Common right-handedness and left-hemisphere lateralization of language faculties are two puzzling phenomena that have yet to be fully explained. As the human body is largely symmetrical, it is hard to think of the potential benefits that could result from these asymmetrical distributions of functions. More interestingly, as the likelihood of right-hemisphere or symmetric language dominance is significantly higher among people who are left-handed (Knecht, 2000; Szaflarski et al., 2002), a systematic association between those two asymmetries has long been suspected, and this connection has been frequently taken as a piece of evidence supporting the gestural protolanguage hypothesis of human language evolution. Therefore, in this paper, I would like to briefly introduce one version of the gestural protolanguage theory that is closely linked to this connection, which considers “tool-use” to be a central component in the language evolution process. In addition, I would also like to review several empirical studies that have provided compelling evidence for this hypothesis and suggest several directions for future research in the final conclusion section.
Numerous evolutionary theories have been proposed to explain the causal relationship between the emergence of human right-handedness and language evolution. Among them, I would like to mainly focus on the tool-use theory, which I personally consider to be the best-supported theory that exists nowadays. Basically, the tool-use theory suggests that our right-handedness to be a result of increased tool-use or increased complexity of manual activities in general in the hominoid lineage (Forrester & Quaresmini, 2013).
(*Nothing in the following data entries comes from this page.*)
==> config.mk <==
export PLATFORM = sky130hd
export DESIGN_NAME = rr_mux_4x1_flat
export DESIGN_NICKNAME = d
export VERILOG_FILES = /design/src/rtl/rr_mux_4x1_if.sv /design/src/rtl/rr_mux_4x1.sv /design/src/flat_wrapper.sv
export SDC_FILE = /design/constraint.sdc
export NUM_CORES = 1
export LEC_CHECK = 0
export ABC_AREA = 1
export CORE_MARGIN = 4
export CORE_UTILIZATION = 35
export CTS_BUF_LIST = sky130_fd_sc_hd__clkbuf_8
export DETAILED_ROUTE_END_ITERATION = 10
export GPL_TIMING_DRIVEN = 0
export PLACE_DENSITY = 0.68
export SYNTH_ARGS = -nofsm -noshare
export SYNTH_HDL_FRONTEND = slang
export SYNTH_SLANG_ARGS = --single-unit
export TNS_END_PERCENT = 100
==> constraint.sdc <==
create_clock -name clk -period 2.35 [get_ports clk]
set_clock_uncertainty 0.15 [all_clocks]
set_input_delay 0.235 -clock clk [delete_from_list [all_inputs] [get_ports clk]]
set_output_delay 0.235 -clock clk [all_outputs]
set_load 0.005 [all_outputs]
==> src/rtl/rr_mux_4x1_if.sv <==
// Valid/ready bundle between four source channels and the merged output of rr_mux_4x1.
// The mux takes the slave view; whoever drives the channels and sinks the output takes master.
interface rr_mux_4x1_if #(
  parameter int DATA_W = 8
);
  logic [3:0]          in_valid;
  logic [3:0]          in_last;
  logic [4*DATA_W-1:0] in_data;
  logic [3:0]          in_ready;
  logic                out_valid;
  logic [DATA_W-1:0]   out_data;
  logic                out_last;
  logic [1:0]          out_sel;
  logic                out_ready;

  modport master (
    output in_valid, in_last, in_data, out_ready,
    input  in_ready, out_valid, out_data, out_last, out_sel
  );

  modport slave (
    input  in_valid, in_last, in_data, out_ready,
    output in_ready, out_valid, out_data, out_last, out_sel
  );
endinterface

==> src/rtl/rr_mux_4x1.sv <==
// Four-channel round-robin packet merge with a one-beat registered output stage.
// The grant is held from the first beat of a packet until its last beat transfers.
module rr_mux_4x1 #(
  parameter int DATA_W = 8
) (
  input  logic          clk,
  input  logic          rst,
  input  logic          en,
  rr_mux_4x1_if.slave   bus
);

  typedef enum logic {IDLE, LOCK} state_t;

  state_t            state;
  logic [1:0]        grant;
  logic [1:0]        last_grant;
  logic              out_valid_q;
  logic [DATA_W-1:0] out_data_q;
  logic              out_last_q;
  logic [1:0]        out_sel_q;

  logic [1:0]        pick;
  logic              found;
  logic [1:0]        cur_g;
  logic              free;
  logic [3:0]        ready;
  logic              xfer;

  // Round-robin search starting just after the most recently completed channel.
  // NOTE: every always_comb output gets a default first, so no path leaves it
  // unassigned and no latch is inferred.
  always_comb begin
    pick  = last_grant;
    found = 1'b0;
    for (int k = 1; k <= 4; k++) begin
      if (!found && bus.in_valid[last_grant + k[1:0]]) begin
        pick  = last_grant + k[1:0];
        found = 1'b1;
      end
    end
  end

  assign cur_g = (state == LOCK) ? grant : pick;
  assign free  = !out_valid_q || bus.out_ready;

  always_comb begin
    ready = '0;
    if (!rst && free && (state == LOCK || (en && found)))
      ready[cur_g] = 1'b1;
  end

  assign xfer = |(bus.in_valid & ready);

  // NOTE: sequential state uses non-blocking assignments so every register
  // samples pre-edge values regardless of statement order.
  always_ff @(posedge clk or posedge rst) begin
    if (rst) begin
      state       <= IDLE;
      grant       <= 2'd0;
      last_grant  <= 2'd3;
      out_valid_q <= 1'b0;
      out_data_q  <= '0;
      out_last_q  <= 1'b0;
      out_sel_q   <= 2'd0;
    end else if (xfer) begin
      out_valid_q <= 1'b1;
      out_data_q  <= bus.in_data[cur_g*DATA_W +: DATA_W];
      out_last_q  <= bus.in_last[cur_g];
      out_sel_q   <= cur_g;
      if (bus.in_last[cur_g]) begin
        state      <= IDLE;
        last_grant <= cur_g;
      end else begin
        state <= LOCK;
        grant <= cur_g;
      end
    end else if (bus.out_ready) begin
      out_valid_q <= 1'b0;
    end
  end

  assign bus.in_ready  = ready;
  assign bus.out_valid = out_valid_q;
  assign bus.out_data  = out_data_q;
  assign bus.out_last  = out_last_q;
  assign bus.out_sel   = out_sel_q;

endmodule

==> src/flat_wrapper.sv <==
// flat-port wrapper written by rule: the top's interface ports become plain ports
module rr_mux_4x1_flat 
#(
  parameter int DATA_W = 8
)
  (clk, rst, en, bus_in_valid, bus_in_last, bus_in_data, bus_out_ready, bus_in_ready, bus_out_valid, bus_out_data, bus_out_last, bus_out_sel);
  rr_mux_4x1_if #(.DATA_W(DATA_W)) bus_i ();
  input  logic clk;
  input  logic rst;
  input  logic en;
  input wire logic [$bits(bus_i.in_valid)-1:0] bus_in_valid;
  input wire logic [$bits(bus_i.in_last)-1:0] bus_in_last;
  input wire logic [$bits(bus_i.in_data)-1:0] bus_in_data;
  input wire logic [$bits(bus_i.out_ready)-1:0] bus_out_ready;
  output wire logic [$bits(bus_i.in_ready)-1:0] bus_in_ready;
  output wire logic [$bits(bus_i.out_valid)-1:0] bus_out_valid;
  output wire logic [$bits(bus_i.out_data)-1:0] bus_out_data;
  output wire logic [$bits(bus_i.out_last)-1:0] bus_out_last;
  output wire logic [$bits(bus_i.out_sel)-1:0] bus_out_sel;
  assign bus_i.in_valid = bus_in_valid;
  assign bus_i.in_last = bus_in_last;
  assign bus_i.in_data = bus_in_data;
  assign bus_i.out_ready = bus_out_ready;
  assign bus_in_ready = bus_i.in_ready;
  assign bus_out_valid = bus_i.out_valid;
  assign bus_out_data = bus_i.out_data;
  assign bus_out_last = bus_i.out_last;
  assign bus_out_sel = bus_i.out_sel;
  rr_mux_4x1 #(.DATA_W(DATA_W)) u_core (.clk(clk), .rst(rst), .en(en), .bus(bus_i));
endmodule
* Word-level counts from Yosys, hierarchy flattened
Index checks and enable logic that the tools add are counted.
Storage, ports and cells: output and inout port bits 16, bits in registers 17
Cells by class: bitwise operators 2, mux-type cells 25, shifts and indexed selects 1, reduce and logical (&&, ||, !) cells 18, add/subtract/negate cells 3, order comparisons 6
Operator list (number):
- indexed part select 32 x 6 -> 8 bit | 1
- less-than comparator 2 x 3 -> 1 bit (second input constant) | 5
- 2-to-1 mux 1 bit | 13
- binary-select mux 1 bit (select 2 bit) | 5
- 2-to-1 mux 2 bit | 5
- logical AND 1 bit | 7
- zero test 1 bit | 5
- adder 2 bit (second input constant) | 2
- bitwise AND 4 bit | 1
- 2-to-1 mux 4 bit | 1
- AND reduction 2 bit | 2
- OR reduction 4 bit | 1
- adder 2 x 1 -> 2 bit (second input constant) | 1
- demux 1 bit (select 2 bit) | 1
- >= comparator 2 x 1 -> 1 bit (second input constant) | 1
- logical OR 1 bit | 2
- nonzero test 2 bit | 1
- NOT 1 bit | 1

* Logic depth before layout (Yosys ltp)
Gate-level depths: netlist of run 1.
depth in word-level cells 22, mapped depth 18, depth with buffers taken out 18

* Worst setup path after synthesis of run 1
Ideal clock, no wire load.
path type register -> register, start register u_core.last_grant[0], end register u_core.out_last_q (netlist: u_core.bus.out_last), stages on the path, launching flop included 18, setup slack 0.164 ns, buffers on the path 2, period minus slack after synthesis 2.186 ns, arrival 1.910 ns, cell sequence dfstp_2 > buf_4 > nand2_1 > nand2_1 > nand2_2 > nand2_4 > inv_2 > nand3_2 > nand3_1 > nand2_1 > nand2_1 > nand2_2 > nand3_1 > nand2_2 > nor2_4 > buf_4 > nand2_1 > nand2_1
Between the ends: word-level cells in the longest chain between the ends 21, elaborated cells between the ends (all ways) 39
Ends and longest elaborated chain:
- start: declaration | line rr_mux_4x1.sv:16 | logic [1:0] last_grant;
- start signal: assignment | line rr_mux_4x1.sv:72 | last_grant <= cur_g;
- adder 2 x 1 -> 2 bit | line rr_mux_4x1.sv:36, rr_mux_4x1.sv:37
- binary-select mux 1 bit (select 2 bit) | line rr_mux_4x1.sv:36 | if (!found && bus.in_valid[last_grant + k[1:0]]) begin
- 2-to-1 mux 1 bit (implied by the code) | line rr_mux_4x1.sv:36
- 2-to-1 mux 1 bit | line rr_mux_4x1.sv:36
- zero test 1 bit | line rr_mux_4x1.sv:36
- logical AND 1 bit | line rr_mux_4x1.sv:36
- 2-to-1 mux 1 bit | line rr_mux_4x1.sv:36
- zero test 1 bit | line rr_mux_4x1.sv:36
- [... 5 more ...]
- 2-to-1 mux 2 bit | line rr_mux_4x1.sv:43 | assign cur_g = (state == LOCK) ? grant : pick;
- less-than comparator 2 x 3 -> 1 bit (implied by the code) or >= comparator 2 x 1 -> 1 bit (tied branches) | line rr_mux_4x1.sv:49 | ready[cur_g] = 1'b1;
- logical AND 1 bit (implied by the code) | line rr_mux_4x1.sv:49
- 2-to-1 mux 1 bit (implied by the code) | line rr_mux_4x1.sv:49
- demux 1 bit (select 2 bit)
- 2-to-1 mux 4 bit | line rr_mux_4x1.sv:48 | if (!rst && free && (state == LOCK || (en && found)))
- bitwise AND 4 bit | line rr_mux_4x1.sv:52 | assign xfer = |(bus.in_valid & ready);
- OR reduction 4 bit | line rr_mux_4x1.sv:52
- end signal: assignment | line rr_mux_4x1.sv:68 | out_last_q <= bus.in_last[cur_g];
- end: declaration | line rr_mux_4x1.sv:19 | logic out_last_q;
Several ways; a longest one is shown, not always the timed one. The select of a mux whose other input is x is not followed. A chain may end at the register's enable or synchronous reset.

* Worst setup path in the final report of run 1
start register u_core.last_grant[0], end register u_core.out_data_q[7] (netlist: u_core.bus.out_data[7])
Between the ends: word-level cells in the longest chain between the ends 21, elaborated cells between the ends (all ways) 38
Ends and longest elaborated chain:
- adder 2 x 1 -> 2 bit | line rr_mux_4x1.sv:36, rr_mux_4x1.sv:37
- binary-select mux 1 bit (select 2 bit) | line rr_mux_4x1.sv:36
- 2-to-1 mux 1 bit (implied by the code) | line rr_mux_4x1.sv:36
- 2-to-1 mux 1 bit | line rr_mux_4x1.sv:36
- zero test 1 bit | line rr_mux_4x1.sv:36
- logical AND 1 bit | line rr_mux_4x1.sv:36
- 2-to-1 mux 1 bit | line rr_mux_4x1.sv:36
- zero test 1 bit | line rr_mux_4x1.sv:36
- [... 5 more ...]
- 2-to-1 mux 2 bit | line rr_mux_4x1.sv:43
- less-than comparator 2 x 3 -> 1 bit (implied by the code) or >= comparator 2 x 1 -> 1 bit (tied branches) | line rr_mux_4x1.sv:49
- logical AND 1 bit (implied by the code) | line rr_mux_4x1.sv:49
- 2-to-1 mux 1 bit (implied by the code) | line rr_mux_4x1.sv:49
- demux 1 bit (select 2 bit)
- 2-to-1 mux 4 bit | line rr_mux_4x1.sv:48
- bitwise AND 4 bit | line rr_mux_4x1.sv:52
- OR reduction 4 bit | line rr_mux_4x1.sv:52
- end signal: assignment | line rr_mux_4x1.sv:67 | out_data_q <= bus.in_data[cur_g*DATA_W +: DATA_W];
- end: declaration | line rr_mux_4x1.sv:18 | logic [DATA_W-1:0] out_data_q;
Several ways; a longest one is shown, not always the timed one. The select of a mux whose other input is x is not followed.

==> results_dict.tcl, run 1 <==
set metrics [dict create \
    dpl_cell_area_sq_mm 0.00206 \
    fp-row-count 22 \
    hold_viol_final 0 \
    synthMuxAreaShare 0 \
    synth-simple-area-share 0.530 \
    htreeDepth 1 \
    postCtsHoldBufs 0 \
    overflow 0 \
    pre_cts_slack_ns -0.466 \
    drc 0 \
    diodes 0 \
    synthAdderAreaFrac 0 \
    dr_wl_met2_um 2480 \
    violations "setup timing" \
    cp.depth 18 \
    wl_met1_um 1960 \
    cts_tree "yes" \
    rsz0062_at_grt "true" \
    synth_xor_area_frac 0 \
    setup_viol 21 \
    synth-compound-area-share 0.0942 \
    grt_max_degree 18 \
    synth_top_family_by_area "simple AND/OR/NAND/NOR gates" \
    place.gp.congestion 0.758 \
    ios 60 \
    numCtsBuffers 3 \
    yosys.area.top_type "nand2_1" \
    synth_top_area_share 0.269 \
    core-area_sq_mm 0.00377 \
    ys_ff_latch 17 \
    p_leak_nw 1.22 \
    slew_viol_final 0 \
    root_buffer "clkbuf_8" \
    synth.area.top_cells "nand2_1 27%, dfrtp_1 27%, nand3_1 6.8%" \
    post-route-util 0.698 \
    die_x_um 71.4 \
    die_area_sq_mm 0.00510 \
    clock_latency_ns 0.25 \
    cts.clk_slew.worst_paths_ns 0.07 \
    start_kind "flop" \
    routed.top_layer "met4" \
    grt_pass1_vias 1760 \
    clock_path_buffers 2 \
    area_growth_pct 87.0 \
    cpLargestDelayFamily "simple AND/OR/NAND/NOR gates" \
    tightest_slew_ns 0.673 \
    nNetsFinal 355 \
    grt_pass1_wl_um 7760 \
    drive_gt1_frac 0.368 \
    maxCapViolations 0 \
    firstDrtPassIters 4 \
    die_h_um 71.4 \
    cts_sinks 17 \
    wl_um 4920 \
    cp_num_buf_inv 4 \
    worstPathCellList "clkinv_4, nand2_4, nand2_4, nand2_4, nand2_8, inv_6, nand3_4, nand3_2, nand2_1, nand2_1, nand2_2, buf_8, buf_12, nor2_4, nand2_1, o211ai_1, nand2_2, nand2_2" \
    finalCritPeriodShare 1.07 \
    vias 1774 \
    syn_avg_cell_area_sq_um 6.37 \
    antenna_left 0 \
    crit_required_ns 2.40 \
    syn_nets 265 \
    crit_type "flop to flop" \
    fin_ws_ns -0.176 \
    viasPerCell 4.96 \
    synth.cell_area_sq_mm 0.00141 \
    ir_worst_vdd_mv 0.645 \
    yosysWarnings 0 \
    grt_antenna_before_repair 0 \
    ys_types 21 \
    fin_total_pwr_w 0.00414 \
    crit_fanout 8 \
    crit_path_end_kind "flop" \
    r2r_cells 18 \
    power_density_mw_per_mm2 1570 \
    syn_inst 221 \
    cpPeakStageDelay_ns 0.58 \
    start_util 0.373 \
    cp_slowest_cell "dfstp_2" \
    critPathArrivalTime_ns 2.57 \
    fmax_mhz 396 \
    post-route-cell-area_sq_mm 0.00263 \
    synth_seq_area_share 0.304 \
    grtUsageTotal 0.186 \
    portBuffers 59 \
    hold_class "input pin to asynchronous set/reset pin" \
    drtIter0Drc 50 \
    period_minus_slack_ns 2.53 \
    slew_headroom 0.551 \
    avgRoutedWirePerCell_um 13.8 \
    status "finished with violations" \
    dp_hpwl_um 3270 \
    wl_met3_um 405 \
]
==> layer usage <==
metal  track usage  vias up
li1              -      881
met1         0.211      818
met2         0.343       66
met3        0.0603        9
met4        0.0313        0
met5             0        -
==> layout make-up <==
type                       instances  area [sq um]
multi-input combinational        182          1160
fill                             335          1140
timing repair buffer              85           812
sequential                        17           428
inverter                          16          75.1
tap                               48          60.1
buffer                             6          55.1
clock buffer                       3          41.3
clock inverter                     1          3.75
==> flip-flops by register name, summed over array words and instances, names as in the netlist <==
signal                count
u_core.bus.out_data       8
u_core.bus.out_last       1
u_core.bus.out_sel        2
u_core.bus.out_valid      1
u_core.grant              2
u_core.last_grant         2
u_core.state              1
==> logic make-up (layout without fill, tap and decap cells) <==
kind of cell	after synthesis	in the layout
buffers and inverters	22	111
AO/OA/AOI/OAI	22	22
flip-flops	17	17
AND/OR/NAND/NOR	160	160
==> metrics by stage <==
step,setup TNS (ns),hold WS (ns),cells
2_1_floorplan,0,0.00961,221
3_3_place_gp,-4.26,0.311,328
3_5_place_dp,-4.81,0.316,328
4_1_cts,-1.28,0.277,354
5_1_grt,-5.63,0.316,358
6_report,-2.26,0.265,358
==> synth_stat cells <==
master	count
o211ai_1	8
nand2_1	101
nand3_1	19
nor2_4	3
nor2_1	13
o21bai_1	1
dfstp_2	2
nand3_2	5
o21ai_1	4
buf_2	3
buf_6	1
o21ai_0	8
inv_2	6
nand2_2	11
nand2_4	4
inv_1	10
dfrtp_1	15
nor2_2	2
a21oi_1	1
or2_2	2
buf_4	2
==> worst register-to-register path: cells and delay by family (launching register included) <==
family | cells | cell delay (ns)
AOI/OAI and AO/OA | 1 | 0.13
buffers and inverters | 4 | 0.47
and+or+nand+nor | 13 | 1.15
DFF | 1 | 0.58
==> final timing paths <==
check	startpoint	endpoint	slack, ns
worst max-delay path	u_core.last_grant[0]	u_core.bus.out_data[7]	-0.18
worst min-delay path	rst	u_core.bus.out_data[6]	0.27
worst min register to register	u_core.bus.out_data[0]	u_core.bus.out_data[0]	0.34
max in group asynchronous	rst	u_core.state	1.36
worst max register to register	u_core.last_grant[0]	u_core.bus.out_data[7]	-0.18
min in group clk	u_core.bus.out_data[0]	u_core.bus.out_data[0]	0.34
==> cell usage in the layout (no fill, tap or decap), drive strengths merged <==
cell           synthesis  routed
o211ai                 8       8
inv                   16      16
buf                    6      36
or2                    2       2
o21bai                 1       1
clkdlybuf4s50          0      55
clkinv                 0       1
nor2                  18      18
o21ai                 12      12
dfstp                  2       2
nand2                116     116
a21oi                  1       1
nand3                 24      24
dfrtp                 15      15
clkbuf                 0       3
==> report_power, final <==
part / leakage (nW) / total [W] / internal (W) / switching [W]
clock network: 0.0269 / 0.000215 / 0.000116 / 0.0000993
registers: 0.211 / 0.000534 / 0.000444 / 0.0000905
logic: 0.979 / 0.00339 / 0.00151 / 0.00188
==> timing repair <==
action | CTS | global route
setup buffers | 19 | 4
pin swaps | 28 | 30
gates cloned | 3 | 0
gates resized for setup | 71 | 31
endpoints found under the setup margin | 20 | 21
No activity file was read; power rests on OpenSTA's default activity.
==> inputs of run 2 (changes only) <==
Settings changed: CTS_CLUSTER_DIAMETER from default to 100.
==> results of run 2 <==
Same layout as run 1: the final DEF is identical, and so are final timing and power.
==> inputs of run 3 (changes only) <==
Settings changed: CORE_ASPECT_RATIO from default to 0.9, RECOVER_POWER from default to 100.
==> results_dict.tcl, run 3 (synthesis gave the netlist of run 1 again) <==
set metrics [dict create \
    dpl_cell_area_sq_mm 0.00206 \
    cts_tree "yes" \
    post-route-cell-area_sq_mm 0.00270 \
    start_util 0.369 \
    hold_viol_final 0 \
    cts.clk_slew.worst_paths_ns 0.07 \
    numCtsBuffers 3 \
    slew_viol_final 0 \
    period_minus_slack_ns 2.60 \
    drive_gt1_frac 0.364 \
    start_kind "flop" \
    die_h_um 68.2 \
    crit_fanout 7 \
    rsz0062_at_grt "true" \
    power_density_mw_per_mm2 1650 \
    critPathCapture "u_core.grant[0]" \
    critPathArrivalTime_ns 2.64 \
    r2r_cells 21 \
    violations "setup timing" \
    die_x_um 74.8 \
    final_cell_mix "85 x nand2_1, 42 x clkdlybuf4s50_1, 28 x buf_4, 17 x nand2_2, 15 x dfrtp_1" \
    die_area_sq_mm 0.00510 \
    r2r_start "u_core.last_grant[0]" \
    setup_viol 21 \
    avgRoutedWirePerCell_um 14.4 \
    nNetsFinal 369 \
    drtIter0Drc 79 \
    finalCritPeriodShare 1.11 \
    largest_reg_flops 8 \
    crit_required_ns 2.39 \
    tightest_slew_ns 0.644 \
    dp_hpwl_um 3220 \
    viasPerCell 4.85 \
    postCtsHoldBufs 0 \
    fin_ws_ns -0.248 \
    ios 60 \
    clock_path_buffers 2 \
    p_leak_nw 1.31 \
    core-area_sq_mm 0.00381 \
    grt_pass1_wl_um 8440 \
    firstDrtPassIters 4 \
    status "finished with violations" \
    antenna_left 0 \
    grt_antenna_before_repair 0 \
    grt_max_degree 18 \
    fp-row-count 21 \
    grt_pass1_vias 1809 \
    htreeDepth 1 \
    final_common_cell "nand2_1" \
    diodes 0 \
    fmax_mhz 385 \
    drc 0 \
    r2r_slack_ns -0.25 \
    slew_headroom 0.570 \
    vias 1794 \
    wl_um 5340 \
    crit_path_end_kind "flop" \
    grtUsageTotal 0.216 \
    root_buffer "clkbuf_8" \
    worstReg2RegEnd "u_core.grant[0]" \
    overflow 0 \
    crit_path_start "u_core.last_grant[0]" \
    cts_sinks 17 \
    maxCapViolations 0 \
    ir_worst_vdd_mv 1.06 \
    crit_type "flop to flop" \
    hold_class "flop to flop" \
    fin_total_pwr_w 0.00443 \
    portBuffers 59 \
    area_growth_pct 91.5 \
    place.gp.congestion 0.775 \
    clock_latency_ns 0.25 \
    fill_cells 287 \
]
[run 3: changes by cell type in the layout (fill, tap and decap cells not counted), sizes merged]
cell / previous run / this run
buf: 36 / 50
clkdlybuf4s50: 55 / 42
dlygate4sd3: 0 / 13
clkinv: 1 / 0
inv: 16 / 17
[run 3: metrics by stage]
stage / std cells / setup slack (ns) / setup TNS (ns) / utilization / hold slack [ns]
after global routing: 370 / -0.366 / -6.82 / 0.707 / 0.360
after global placement: 326 / -0.469 / -5.11 / 0.540 / 0.312
final: 370 / -0.248 / -4.08 / 0.707 / 0.329
after CTS: 361 / -0.130 / -1.89 / 0.672 / 0.276
after detailed placement: 326 / -0.488 / -5.45 / 0.540 / 0.317
after floorplan: 221 / 0.164 / 0 / - / 0.00961
[run 3: final cells by class]
type,instances,area [sq um],area share
Multi-Input combinational cell,182,1070,0.396
Timing Repair Buffer,99,967,0.359
Sequential cell,17,428,0.159
Inverter,16,70.1,0.0260
Buffer,6,58.8,0.0218
Tap cell,46,57.6,0.0214
Clock buffer,3,41.3,0.0153
Clock inverter,1,3.75,0.00139
[run 3: metal layers]
| layer | vias up | track usage | wire [um] |
|---|---|---|---|
| li1 | 912 | - | - |
| met1 | 829 | 0.280 | 2320 |
| met2 | 51 | 0.371 | 2770 |
| met3 | 2 | 0.0323 | 210 |
| met4 | 0 | 0.0600 | 38 |
| met5 | - | 0 | 0 |
[run 3: power breakdown]
group / internal, W / leakage [nW] / switching [W]
registers: 0.000443 / 0.211 / 0.0000925
clock network: 0.000116 / 0.0269 / 0.000107
logic: 0.00174 / 1.07 / 0.00194
total: 0.00230 / 1.31 / 0.00214
[run 3: worst min-delay path by stage]
stage | start | to | slack (ns) | cells after the start
finish | u_core.bus.out_sel[1] | u_core.bus.out_sel[1] | 0.33 | 2
CTS | rst | u_core.bus.out_data[3] | 0.28 | 2
detailed placement | u_core.bus.out_data[2] | u_core.bus.out_data[2] | 0.32 | 2
floorplan | rst | u_core.bus.out_data[0] | 0.01 | 1
global route | u_core.bus.out_last | u_core.bus.out_last | 0.36 | 2
global placement | u_core.bus.out_data[0] | u_core.bus.out_data[0] | 0.31 | 2
[run 3: worst max-delay path: stages (launching register included)]
cell and delay, ns:
dfstp_2 0.58, buf_6 0.14, nand2_2 0.07, nand2_4 0.08
nand2_2 0.07, nand2_4 0.11, buf_6 0.10, inv_2 0.03
nand3_2 0.05, nand2_1 0.05, nand2_1 0.07, nand2_2 0.10
nor2_4 0.14, buf_6 0.13, nand3_2 0.06, nand2_2 0.09
inv_2 0.06, nand2_4 0.10, buf_12 0.11, buf_8 0.11
nand3_2 0.06, nand2_1 0.07
[run 3: timing repair]
action | 4_1_cts | 5_1_grt
gates cloned | 2 | 0
buffers inserted | 29 | 9
setup endpoints to repair | 20 | 21
endpoints found under the hold margin | 0 | 0
pin swaps | 26 | 9
gates resized for setup | 66 | 15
According to Frost (1980), the skilled serial motor activities and the psychological capacity for hierarchical organization of movements required in the construction and use of tools might have paved a route for the evolution of the underlying structure of language, namely proto-grammar. In other words, after increased tool-use drove the lateralized cerebral specialization in producing temporal sequences of motor activities, proto-grammar and use of gestures have evolved, serving as a protolanguage and a preadaptation that allows the later exaptation of vocal language to take place. I personally prefer this theory of human handedness and language evolution as it not only provides a reasonable order of the development of handedness that fits the observations we have but also offers us a logical explanation for the emergence of proto-grammar, which is the prototype of syntax, the central feature of human language. Moreover, as we can see in the following section, a variety of evidence has either directly or indirectly supported this gestural protolanguage theory of human language evolution.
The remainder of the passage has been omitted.